§ **Problem to work on**
In the material below, some lines carry "stallCount". Copy each such line.

§ **Extracted information**
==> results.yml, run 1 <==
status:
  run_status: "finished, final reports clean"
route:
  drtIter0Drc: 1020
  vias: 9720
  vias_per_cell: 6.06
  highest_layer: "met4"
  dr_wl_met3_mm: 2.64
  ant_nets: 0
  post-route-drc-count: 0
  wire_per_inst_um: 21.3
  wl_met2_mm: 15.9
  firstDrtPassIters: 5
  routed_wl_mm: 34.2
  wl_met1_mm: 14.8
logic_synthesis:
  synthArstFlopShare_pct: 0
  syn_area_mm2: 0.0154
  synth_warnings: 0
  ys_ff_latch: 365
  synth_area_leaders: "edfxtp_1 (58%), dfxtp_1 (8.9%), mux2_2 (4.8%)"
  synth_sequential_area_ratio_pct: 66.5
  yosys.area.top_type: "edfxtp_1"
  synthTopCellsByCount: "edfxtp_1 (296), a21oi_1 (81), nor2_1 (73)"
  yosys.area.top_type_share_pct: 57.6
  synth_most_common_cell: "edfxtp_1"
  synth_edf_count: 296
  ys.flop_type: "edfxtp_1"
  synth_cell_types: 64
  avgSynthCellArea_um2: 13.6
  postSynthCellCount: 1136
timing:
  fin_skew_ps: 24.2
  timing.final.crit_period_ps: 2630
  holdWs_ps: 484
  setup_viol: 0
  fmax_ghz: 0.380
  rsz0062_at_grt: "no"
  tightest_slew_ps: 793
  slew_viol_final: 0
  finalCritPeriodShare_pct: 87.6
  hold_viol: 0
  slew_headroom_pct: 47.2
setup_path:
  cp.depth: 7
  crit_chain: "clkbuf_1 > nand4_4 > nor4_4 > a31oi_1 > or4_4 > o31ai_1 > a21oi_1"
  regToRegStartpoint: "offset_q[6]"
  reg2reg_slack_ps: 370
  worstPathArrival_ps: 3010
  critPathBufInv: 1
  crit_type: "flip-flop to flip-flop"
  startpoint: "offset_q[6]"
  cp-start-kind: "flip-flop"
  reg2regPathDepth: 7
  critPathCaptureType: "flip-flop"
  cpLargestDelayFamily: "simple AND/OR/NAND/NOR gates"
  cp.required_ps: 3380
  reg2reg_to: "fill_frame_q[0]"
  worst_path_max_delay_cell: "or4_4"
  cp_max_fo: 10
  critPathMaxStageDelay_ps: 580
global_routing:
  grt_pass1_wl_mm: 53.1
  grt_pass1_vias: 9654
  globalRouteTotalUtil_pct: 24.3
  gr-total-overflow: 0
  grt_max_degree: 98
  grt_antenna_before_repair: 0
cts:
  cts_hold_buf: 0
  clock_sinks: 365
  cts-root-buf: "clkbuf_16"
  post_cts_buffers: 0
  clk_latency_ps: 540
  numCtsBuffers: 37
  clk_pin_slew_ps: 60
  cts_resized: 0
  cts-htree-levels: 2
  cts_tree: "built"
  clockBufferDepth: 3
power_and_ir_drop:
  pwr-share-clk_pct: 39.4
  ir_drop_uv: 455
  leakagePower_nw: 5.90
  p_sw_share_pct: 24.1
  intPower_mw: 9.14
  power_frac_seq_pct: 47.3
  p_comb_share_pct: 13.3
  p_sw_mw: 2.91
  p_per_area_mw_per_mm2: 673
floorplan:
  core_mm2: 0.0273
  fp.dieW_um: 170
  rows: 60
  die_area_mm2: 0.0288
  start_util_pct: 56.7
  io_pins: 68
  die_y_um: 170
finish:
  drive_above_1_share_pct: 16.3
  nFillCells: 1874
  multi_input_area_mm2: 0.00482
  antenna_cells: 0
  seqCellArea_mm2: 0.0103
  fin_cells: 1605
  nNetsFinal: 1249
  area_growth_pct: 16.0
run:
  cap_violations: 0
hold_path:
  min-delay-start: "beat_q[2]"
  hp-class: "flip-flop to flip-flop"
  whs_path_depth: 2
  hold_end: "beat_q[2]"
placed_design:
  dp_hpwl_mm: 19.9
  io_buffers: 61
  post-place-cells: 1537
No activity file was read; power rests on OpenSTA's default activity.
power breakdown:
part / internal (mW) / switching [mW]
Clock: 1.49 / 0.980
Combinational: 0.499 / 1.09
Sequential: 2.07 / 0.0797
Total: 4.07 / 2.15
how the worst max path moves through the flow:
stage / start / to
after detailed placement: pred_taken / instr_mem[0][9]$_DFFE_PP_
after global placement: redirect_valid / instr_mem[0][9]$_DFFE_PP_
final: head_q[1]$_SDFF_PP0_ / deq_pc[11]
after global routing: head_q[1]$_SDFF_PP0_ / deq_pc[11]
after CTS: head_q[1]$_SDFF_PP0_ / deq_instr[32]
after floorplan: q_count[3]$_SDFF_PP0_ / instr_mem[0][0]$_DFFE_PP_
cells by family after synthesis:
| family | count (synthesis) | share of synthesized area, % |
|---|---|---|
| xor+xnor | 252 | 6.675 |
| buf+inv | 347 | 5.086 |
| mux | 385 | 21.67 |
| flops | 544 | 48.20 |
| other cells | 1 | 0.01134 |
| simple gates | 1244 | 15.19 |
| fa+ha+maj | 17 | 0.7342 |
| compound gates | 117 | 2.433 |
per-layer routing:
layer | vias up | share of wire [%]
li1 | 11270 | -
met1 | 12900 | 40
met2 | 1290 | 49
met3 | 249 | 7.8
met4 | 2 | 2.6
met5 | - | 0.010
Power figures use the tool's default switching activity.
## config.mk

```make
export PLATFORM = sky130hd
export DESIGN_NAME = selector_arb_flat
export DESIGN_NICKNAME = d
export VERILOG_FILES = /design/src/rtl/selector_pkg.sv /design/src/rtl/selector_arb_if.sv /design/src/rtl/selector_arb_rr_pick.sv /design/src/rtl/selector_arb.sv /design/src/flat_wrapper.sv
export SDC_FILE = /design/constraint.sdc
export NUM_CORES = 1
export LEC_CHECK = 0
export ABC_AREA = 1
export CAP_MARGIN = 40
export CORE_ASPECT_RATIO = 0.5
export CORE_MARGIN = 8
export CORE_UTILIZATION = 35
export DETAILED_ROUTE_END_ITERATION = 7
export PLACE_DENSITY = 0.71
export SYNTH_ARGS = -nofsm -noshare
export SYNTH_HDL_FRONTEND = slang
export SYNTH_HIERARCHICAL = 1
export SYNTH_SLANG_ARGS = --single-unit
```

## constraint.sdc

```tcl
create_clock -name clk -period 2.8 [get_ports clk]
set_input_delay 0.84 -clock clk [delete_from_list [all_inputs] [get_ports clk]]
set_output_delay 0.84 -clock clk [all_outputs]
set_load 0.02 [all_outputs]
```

* * *

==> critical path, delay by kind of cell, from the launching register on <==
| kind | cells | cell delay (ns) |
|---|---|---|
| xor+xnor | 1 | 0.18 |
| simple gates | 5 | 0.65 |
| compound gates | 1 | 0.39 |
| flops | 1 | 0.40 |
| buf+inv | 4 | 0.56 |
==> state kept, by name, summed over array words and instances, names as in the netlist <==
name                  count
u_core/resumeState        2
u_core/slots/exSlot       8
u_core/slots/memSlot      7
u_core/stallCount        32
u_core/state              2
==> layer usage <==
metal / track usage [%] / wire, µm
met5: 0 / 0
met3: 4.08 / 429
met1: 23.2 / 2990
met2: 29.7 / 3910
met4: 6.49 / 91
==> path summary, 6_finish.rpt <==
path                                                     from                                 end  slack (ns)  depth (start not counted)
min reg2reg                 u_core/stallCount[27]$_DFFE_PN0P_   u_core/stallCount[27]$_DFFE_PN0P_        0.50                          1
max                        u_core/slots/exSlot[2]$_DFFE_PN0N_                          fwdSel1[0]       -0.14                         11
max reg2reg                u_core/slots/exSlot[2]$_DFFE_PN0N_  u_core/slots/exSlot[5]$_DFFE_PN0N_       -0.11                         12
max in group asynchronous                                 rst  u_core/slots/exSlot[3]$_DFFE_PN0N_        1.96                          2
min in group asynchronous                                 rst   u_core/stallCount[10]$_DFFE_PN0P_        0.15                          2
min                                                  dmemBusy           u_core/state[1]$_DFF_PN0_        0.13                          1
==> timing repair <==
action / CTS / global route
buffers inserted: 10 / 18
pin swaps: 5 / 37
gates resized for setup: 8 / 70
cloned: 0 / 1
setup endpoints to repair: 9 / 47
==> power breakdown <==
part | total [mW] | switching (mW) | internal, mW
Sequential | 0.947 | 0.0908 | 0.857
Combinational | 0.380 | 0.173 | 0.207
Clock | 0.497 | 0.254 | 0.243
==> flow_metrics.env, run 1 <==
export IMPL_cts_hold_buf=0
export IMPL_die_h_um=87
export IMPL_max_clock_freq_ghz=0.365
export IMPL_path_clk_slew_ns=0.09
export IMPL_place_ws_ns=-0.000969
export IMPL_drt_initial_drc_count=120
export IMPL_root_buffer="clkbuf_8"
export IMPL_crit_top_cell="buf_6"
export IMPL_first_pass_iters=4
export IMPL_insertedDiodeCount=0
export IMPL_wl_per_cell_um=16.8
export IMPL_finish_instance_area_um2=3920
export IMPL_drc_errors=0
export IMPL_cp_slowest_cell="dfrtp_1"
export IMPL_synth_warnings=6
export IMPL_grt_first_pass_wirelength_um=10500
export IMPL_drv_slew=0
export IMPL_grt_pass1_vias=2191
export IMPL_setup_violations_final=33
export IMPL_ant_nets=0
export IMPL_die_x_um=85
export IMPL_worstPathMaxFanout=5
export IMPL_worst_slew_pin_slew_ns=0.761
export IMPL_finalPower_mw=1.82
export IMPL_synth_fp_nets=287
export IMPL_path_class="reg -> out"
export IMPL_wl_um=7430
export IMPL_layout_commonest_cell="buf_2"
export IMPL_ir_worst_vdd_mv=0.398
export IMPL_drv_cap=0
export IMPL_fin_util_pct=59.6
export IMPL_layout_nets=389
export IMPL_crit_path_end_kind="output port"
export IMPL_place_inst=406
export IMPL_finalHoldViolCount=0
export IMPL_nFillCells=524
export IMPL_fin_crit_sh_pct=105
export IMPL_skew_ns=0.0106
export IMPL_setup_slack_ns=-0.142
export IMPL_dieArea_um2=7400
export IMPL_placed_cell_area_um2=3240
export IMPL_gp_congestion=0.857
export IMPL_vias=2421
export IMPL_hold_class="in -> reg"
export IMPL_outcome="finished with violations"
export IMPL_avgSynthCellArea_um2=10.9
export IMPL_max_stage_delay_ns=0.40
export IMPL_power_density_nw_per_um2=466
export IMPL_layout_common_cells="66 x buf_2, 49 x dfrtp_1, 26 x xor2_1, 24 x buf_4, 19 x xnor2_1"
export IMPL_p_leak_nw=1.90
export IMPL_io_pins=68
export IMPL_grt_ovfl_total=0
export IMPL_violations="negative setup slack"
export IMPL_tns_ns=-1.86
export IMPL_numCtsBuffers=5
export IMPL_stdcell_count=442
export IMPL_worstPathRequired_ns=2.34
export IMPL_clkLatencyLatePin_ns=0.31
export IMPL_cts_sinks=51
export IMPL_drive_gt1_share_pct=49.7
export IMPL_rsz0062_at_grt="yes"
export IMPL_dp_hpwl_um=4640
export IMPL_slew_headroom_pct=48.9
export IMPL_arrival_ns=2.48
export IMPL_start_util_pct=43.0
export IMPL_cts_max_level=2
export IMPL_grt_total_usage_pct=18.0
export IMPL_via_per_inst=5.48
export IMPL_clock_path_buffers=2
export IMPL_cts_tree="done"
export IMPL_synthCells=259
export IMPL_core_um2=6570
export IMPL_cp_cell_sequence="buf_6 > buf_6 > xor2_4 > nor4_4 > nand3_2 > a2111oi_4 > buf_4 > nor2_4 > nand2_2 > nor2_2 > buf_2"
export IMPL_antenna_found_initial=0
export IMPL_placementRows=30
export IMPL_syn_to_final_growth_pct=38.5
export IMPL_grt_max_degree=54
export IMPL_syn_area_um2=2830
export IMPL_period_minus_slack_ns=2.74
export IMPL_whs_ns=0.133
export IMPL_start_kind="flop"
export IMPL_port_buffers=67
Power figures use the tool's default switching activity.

§ **Response area**
u_core/stallCount        32
min reg2reg                 u_core/stallCount[27]$_DFFE_PN0P_   u_core/stallCount[27]$_DFFE_PN0P_        0.50                          1
min in group asynchronous                                 rst   u_core/stallCount[10]$_DFFE_PN0P_        0.15                          2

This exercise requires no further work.